The Sea, The Sea - Iris Murdoch [172]
I have just said that I now found Titus simpler than I had thought at first. This was so in relation to his mother and to my own problems. (Perhaps by ‘simpler’ I just mean ‘vaguer’, ‘less attentive’.) But it was certainly noteworthy, and Gilbert noticed it too, that Titus was in superficial ways more cultivated than one would expect a boy to be who had left school early to ‘do electricity’ at a polytechnic. Where had Titus been during the last year or two? This remained mysterious. I remembered the cuff links and the book of Dante’s love poems. My own hypothesis was that he had been living with an older woman. He was just now about the age which I had been when I was kidnapped by Clement; baby-snatching, as everybody called it. Had someone snatched Titus—and then, and lately, discarded him? Gilbert’s theory, not surprisingly, was that Titus had been living with a man. Titus himself remained, on this subject, silent. (Perhaps this is the place to say that Perry was of course wrong about the nature of my relations with Fritzie Eitel.)

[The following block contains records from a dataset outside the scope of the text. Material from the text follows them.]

Context: an optimization exercise on an open-source flow, tuned for small area and a short achievable clock period. The choices shown serve that exercise and are no tape-out recipe. In this exercise RTL edits were held to simulation tests only and were not proved equivalent to the original. Power is estimated from default activity; no workload was simulated.

==> exp/willow <==
## Q1S
module Q1S(a, b, clk, res);
  input clk;
  input [31:0] a;
  input [31:0] b;
  output [63:0] res;
  reg r1_0;
  reg r1_1;
  reg r1_2;
  reg r1_3;
  reg r1_4;
  reg r1_5;
  reg r1_6;
  reg r1_7;
  reg r1_8;
  reg r1_9;
  reg r1_10;
  reg r1_11;
  reg r1_12;
  reg r1_13;
  reg r1_14;
  reg r1_15;
  reg r1_16;
  reg r1_17;
  reg r1_18;
  reg r1_19;
  reg r1_20;
  reg r1_21;
  reg r1_22;
  reg r1_23;
  reg r1_24;
  reg r1_25;
  reg r1_26;
  reg r1_27;
  reg r1_28;
  reg r1_29;
  reg r1_30;
  reg r1_31;
  wire g1;
  wire p2;
  wire g3;
  wire p4;
  wire g5;
  wire p6;
  wire g7;
  wire p8;
  wire g9;
  wire p10;
  wire g11;
  wire p12;
  wire g13;
  wire p14;
  wire g15;
  wire p16;
  wire g17;
  wire p18;
  wire g19;
  wire p20;
  wire g21;
  wire p22;
  wire g23;
  wire p24;
  wire g25;
  wire p26;
  wire g27;
  wire p28;
  wire g29;
  wire p30;
  wire g31;
  wire p32;
  wire g33;
  wire p34;
  wire g35;
  wire p36;
  wire g37;
  wire p38;
  wire g39;
  wire p40;
  wire g41;
  wire p42;
  wire g43;
  wire p44;
  wire g45;
  wire p46;
  wire g47;
  wire p48;
  wire g49;
  wire p50;
  wire g51;
  wire p52;
  wire g53;
  wire p54;
  wire g55;
  wire p56;
  wire g57;
  wire p58;
  wire g59;
  wire p60;
  wire g61;
  wire p62;
  wire G63;
  wire P64;
  wire G65;
  wire P66;
  wire G67;
  wire P68;
  wire G69;
  wire P70;
  wire G71;
  wire P72;
  wire G73;
  wire P74;
  wire G75;
  wire P76;
  wire G77;
  wire P78;
  wire G79;
  wire P80;
  wire G81;
  wire P82;
  wire G83;
  wire P84;
  wire G85;
  wire P86;
  wire G87;
  wire P88;
  wire G89;
  wire P90;
  wire G91;
  wire P92;
  wire G93;
  wire P94;
  wire G95;
  wire P96;
  wire G97;
  wire P98;
  wire G99;
  wire P100;
  wire G101;
  wire P102;
  wire G103;
  wire P104;
  wire G105;
  wire P106;
  wire G107;
  wire P108;
  wire G109;
  wire P110;
  wire G111;
  wire P112;
  wire G113;
  wire P114;
  wire G115;
  wire P116;
  wire G117;
  wire P118;
  wire G119;
  wire P120;
  wire G121;
  wire P122;
  wire G123;
  wire P124;
  wire G125;
  wire P126;
  wire G127;
  wire P128;
  wire G129;
  wire P130;
  wire G131;
  wire P132;
  wire G133;
  wire P134;
  wire G135;
  wire P136;
  wire G137;
  wire P138;
  wire G139;
  wire P140;
  wire G141;
  wire P142;
  wire G143;
  wire P144;
  ...
clock: 7.5 ns
lec_check: 0
cap_margin: 20
core_margin: 2
core_utilization: 55
cts_cluster_diameter: 100
cts_cluster_size: 20
setup_slack_margin: 4.9
slew_margin: 20
run.sh (not shown) runs the stock make flow with config.mk's settings and CLKGATE_MAP_FILE= SYNTH_SCRIPT=/design/flow/synth_recipe.tcl, a recipe that flattens the netlist after the stock synthesis.
==> exp/sierra (differences from exp/willow) <==
Settings changed: CORE_UTILIZATION 55 to 65, SETUP_SLACK_MARGIN 4.9 to 5.0.
==> summary.txt <==
Pwr
  – LEAKAGE: 15.1 nW
  – Power share of the combinational group: 0.496

Floorplan
  – Starting Density: 0.559
  – Rows: 91

Critical path
  – Worst endpoint required time: approximately 8000 ps
  – R2R Path Start: r4_411

Timing
  – Fin crit period: 2650 ps

CTS
  – Post-CTS Setup Inserts: 19

Drt
  – Wire per inst: roughly 28 um

Global route
  – Grt met1 use: 0.452
  – Met2 Usage GRT: 0.513

Status
  – Status: no timing/DRC/antenna violations

Layout
  – ClkCell Share: 0.0299
  – FILL cells: 5199
  – Final Core Density: 0.601

Place
  – Worst slack, placed: 4150 ps
  – Placed cell count: 3885
[end of results for exp/willow]
==> summary.txt <==
Status
  – Status: no timing/DRC/antenna violations

Critical path
  – Worst endpoint required time: 7990 ps
  – R2R Path Start: r4_409
  – Crit path launch: r4_409

Pwr
  – LEAKAGE: 15.7 nW
  – Power share of the combinational group: 0.515
  – Switching share of power: 0.418

Layout
  – Design Area, Final: 38400 um^2
  – Seq area share: 0.312
  – Final Core Density: 0.729
  – ClkCell Share: 0.0256
  – FILL cells: 3694

Timing
  – Fin crit period: 2620 ps
  – Slew @ Worst Pin: approximately 870 ps

CTS
  – Post-CTS Setup Inserts: 26

Place
  – Placed cell count: 3751

Drt
  – Wire per inst: about 30 um

Floorplan
  – Starting Density: 0.657
  – Rows: 84
[end of results for exp/sierra]

========
==> inputs of build 90 <==
Starting RTL as in the previous note.
==> flow/config.mk <==
export PLATFORM = sky130hd
export DESIGN_NAME = Q1S
export DESIGN_NICKNAME = Q1S
export VERILOG_FILES = /design/flow/design.v
export SDC_FILE = /design/flow/constraint.sdc
export NUM_CORES = 4
export LEC_CHECK = 0
export CAP_MARGIN = 20
export CORE_MARGIN = 2
export CORE_UTILIZATION = 62
export CTS_CLUSTER_DIAMETER = 100
export CTS_CLUSTER_SIZE = 20
export SETUP_SLACK_MARGIN = 4.9
export SLEW_MARGIN = 20
==> flow/constraint.sdc <==
create_clock -name core_clock -period 7.5 [get_ports {clk}]
set_input_delay 1.5000 -clock core_clock [delete_from_list [all_inputs] [get_ports {clk}]]
set_output_delay 1.5000 -clock core_clock [all_outputs]
set_load 0.01 [all_outputs]
standard.sh (not shown) runs the stock make flow with config.mk's settings and CLKGATE_MAP_FILE= SYNTH_SCRIPT=/design/flow/synth_recipe.tcl, a recipe that flattens the netlist after the stock synthesis.
==> flow/flow/run.sh <==
#!/bin/bash
# The standard layout with two changes:
# - one extra step between synthesis and floorplan: flow/polarity.py picks the
#   polarity of each full-adder cell so that fewer inverters are needed
#   (FA(~a,~b,~c) = ~FA(a,b,c); xor2 and xnor2 swap to absorb input or output
#   inversions); registers are untouched.
# - the port buffers that placement inserts on every input and output are
#   buf_1 cells (timing repair still resizes them where needed).
set -euo pipefail
cd "$(dirname "$0")/.."
R="$PWD/orfs/results/${FLOW_PLATFORM:-sky130hd}/Q1S/base"
export BUFFER_PORTS_ARGS="-buffer_cell sky130_fd_sc_hd__buf_1"
bash standard.sh "$R/1_2_yosys.v" > synth.log 2>&1
cp "$R/1_2_yosys.v" synth_netlist_before_polarity.v
python3 flow/polarity.py "$R/1_2_yosys.v" > polarity.log 2>&1
bash standard.sh > layout.log 2>&1
Other scripts of this flow, unchanged in this note and not shown: flow/flow/polarity.py
==> inputs of build 83, as changes to build 90 <==
--- a/flow/config.mk
+++ b/flow/config.mk
@@ -8,7 +8,7 @@
 export CAP_MARGIN = 20
 export CORE_MARGIN = 2
-export CORE_UTILIZATION = 62
-export CTS_CLUSTER_DIAMETER = 100
-export CTS_CLUSTER_SIZE = 20
+export CORE_UTILIZATION = 55
+export CTS_CLUSTER_DIAMETER = 90
+export CTS_CLUSTER_SIZE = 24
 export SETUP_SLACK_MARGIN = 4.9
 export SLEW_MARGIN = 20
==> comparison <==
Build 83 finished clean. Build 90 ran to the end with no violations.
Of build 90 and build 83, build 90 has the higher clock power (gap about 6%, measured against build 83).
Between build 83 and build 90, the lower die area is in build 90 (gap 13%, measured against build 90).
Against build 90, the final area of build 83 is higher by 1.6%.
Of build 83 and build 90, build 90 has the higher register-to-register slack (gap 0.06 ns).
Synthesized area is the same in build 90 and build 83.
In build 83 the clock skew is higher than in build 90, by 0.0060 ns.
Between build 83 and build 90, the lower routed wire length is in build 90 (gap 2.3%, measured against build 90).
Of build 90 and build 83, build 90 has the higher setup slack (gap 0.064 ns).
Non-clock buffer count: build 90 is lower than build 83 (11).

I have spoken of histories and changes. And indeed in a way later on it seemed to me that what I was doing in those days was reliving the whole history of my love for Hartley, not only the old times, but all the intermediate times as well. Every day, every hour, I remembered more. On about the evening of the second day Hartley became for a while more talkative and had the air of having been reflecting, the talk being the fruit of the reflection. This led to a dialogue which had a most distressing conclusion.
We were sitting on the floor, she on the mattress, I on the bare boards, with our legs outstretched, and facing the long high-up window which gave onto the drawing room. The middle room, usually darkish, was now in twilight, though the evening glow communicated a dim warm illumination. I touched Hartley’s hand. I felt from head to foot connected with her.
‘Darling, my silk dressing gown suits you, but won’t you take it off sometimes?’
‘I’m cold.’
‘Aren’t you beginning to feel that you live here?’
‘You think the important thing is that I made a mistake in not marrying you.’
‘There was a mistake. What’s more important is to undo it now.’
‘You just want someone to remember things with.’
‘That’s very unfair, when I want so much to talk of the future, only you won’t!’
‘You feel resentment against me because I went away.’
‘So you admit you went away?’
‘I suppose so, it’s so long ago.’
‘You said I’d be unfaithful.’
‘Did I? I can’t remember.’ I had lived my life on her words, and now she could not even recall them! ‘I suppose I must have gone away because I can remember feeling guilty.’
‘Guilty about hurting me?’
‘Yes. Really I did always feel guilty and thought you blamed me. And in a funny way I had to protect myself from you by the idea that you hated me.’
‘How on earth would that “protect” you?